Problem requirements
Each line in the records below that has the word "else" should be copied.

Input data
[config.mk]
export PLATFORM = sky130hd
export DESIGN_NAME = ps2_receiver
export DESIGN_NICKNAME = d
export VERILOG_FILES = /design/src/ps2_receiver.sv
export SDC_FILE = /design/constraint.sdc
export NUM_CORES = 1
export LEC_CHECK = 0
export BUFFER_PORTS_ARGS = -buffer_cell sky130_fd_sc_hd__buf_4
export CAP_MARGIN = 20
export CELL_PAD_IN_SITES_DETAIL_PLACEMENT = 2
export CELL_PAD_IN_SITES_GLOBAL_PLACEMENT = 2
export CORE_UTILIZATION = 34
export DETAILED_ROUTE_END_ITERATION = 10
export GPL_TIMING_DRIVEN = 1
export PLACE_DENSITY = 0.77
export REMOVE_ABC_BUFFERS = 1
export SYNTH_ARGS = -nofsm -noshare
export SYNTH_HDL_FRONTEND = slang
export SYNTH_SLANG_ARGS = --single-unit
[constraint.sdc]
create_clock -name CLOCK_50 -period 2.45 [get_ports CLOCK_50]
set_input_delay 0.49 -clock CLOCK_50 [delete_from_list [all_inputs] [get_ports CLOCK_50]]
set_output_delay 0.49 -clock CLOCK_50 [all_outputs]
set_load 0.01 [all_outputs]
[src/ps2_receiver.sv]
`timescale 1ns/1ps

module ps2_receiver (
    input  logic       CLOCK_50,
    input  logic       KEY0,
    input  logic       ps2_clk,
    input  logic       ps2_dat,
    output logic [7:0] scan_code,
    output logic [7:0] ascii_code,
    output logic       key_pressed,
    output logic       key_released
);

    // Set 2 scan code to lower-case ASCII, zero when unmapped
    function automatic logic [7:0] keymap(input logic [7:0] code);
        case (code)
            8'h1C: keymap = 8'h61;
            8'h32: keymap = 8'h62;
            8'h21: keymap = 8'h63;
            8'h23: keymap = 8'h64;
            8'h24: keymap = 8'h65;
            8'h2B: keymap = 8'h66;
            8'h34: keymap = 8'h67;
            8'h33: keymap = 8'h68;
            8'h43: keymap = 8'h69;
            8'h3B: keymap = 8'h6A;
            8'h42: keymap = 8'h6B;
            8'h4B: keymap = 8'h6C;
            8'h3A: keymap = 8'h6D;
            8'h31: keymap = 8'h6E;
            8'h44: keymap = 8'h6F;
            8'h4D: keymap = 8'h70;
            8'h15: keymap = 8'h71;
            8'h2D: keymap = 8'h72;
            8'h1B: keymap = 8'h73;
            8'h2C: keymap = 8'h74;
            8'h3C: keymap = 8'h75;
            8'h2A: keymap = 8'h76;
            8'h1D: keymap = 8'h77;
            8'h22: keymap = 8'h78;
            8'h35: keymap = 8'h79;
            8'h1A: keymap = 8'h7A;
            // Digits on the main row
            8'h45: keymap = 8'h30;
            8'h16: keymap = 8'h31;
            8'h1E: keymap = 8'h32;
            8'h26: keymap = 8'h33;
            8'h25: keymap = 8'h34;
            8'h2E: keymap = 8'h35;
            8'h36: keymap = 8'h36;
            8'h3D: keymap = 8'h37;
            8'h3E: keymap = 8'h38;
            8'h46: keymap = 8'h39;
            default: keymap = 8'h00;
        endcase
    endfunction

    logic [1:0] clk_sync;
    logic [1:0] dat_sync;
    logic       clk_prev;
    logic [3:0] bit_cnt;
    logic [8:0] shreg;
    logic       release_armed;
    logic       clk_fall;

    // Two-flop synchronisers, lines idle high
    always_ff @(posedge CLOCK_50 or negedge KEY0) begin
        if (!KEY0) begin
            clk_sync <= 2'b11;
            dat_sync <= 2'b11;
            clk_prev <= 1'b1;
        end else begin
            clk_sync <= {clk_sync[0], ps2_clk};
            dat_sync <= {dat_sync[0], ps2_dat};
            clk_prev <= clk_sync[1];
        end
    end

    // Device changes data on rising edge, so sample on falling
    assign clk_fall = clk_prev & ~clk_sync[1];

    always_ff @(posedge CLOCK_50 or negedge KEY0) begin
        if (!KEY0) begin
            bit_cnt       <= 4'd0;
            shreg         <= 9'd0;
            release_armed <= 1'b0;
            scan_code     <= 8'd0;
            ascii_code    <= 8'd0;
            key_pressed   <= 1'b0;
            key_released  <= 1'b0;
        end else begin
            key_pressed  <= 1'b0;
            key_released <= 1'b0;
            if (clk_fall) begin
                if (bit_cnt == 4'd0) begin
                    // Wait here until a start bit of 0 shows up
                    if (!dat_sync[1])
                        bit_cnt <= 4'd1;
                end else if (bit_cnt != 4'd10) begin
                    // Data LSB first, then parity lands in bit 8
                    shreg   <= {dat_sync[1], shreg[8:1]};
                    bit_cnt <= bit_cnt + 4'd1;
                end else begin
                    bit_cnt <= 4'd0;
                    // Stop must be 1 and data plus parity must be odd
                    if (dat_sync[1] && ^shreg) begin
                        if (shreg[7:0] == 8'hF0) begin
                            release_armed <= 1'b1;
                        end else begin
                            scan_code     <= shreg[7:0];
                            ascii_code    <= keymap(shreg[7:0]);
                            key_pressed   <= !release_armed;
                            key_released  <= release_armed;
                            release_armed <= 1'b0;
                        end
                    end
                end
            end
        end
    end

endmodule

Exercise solution
        end else begin
        end else begin
                end else if (bit_cnt != 4'd10) begin
                end else begin
                        end else begin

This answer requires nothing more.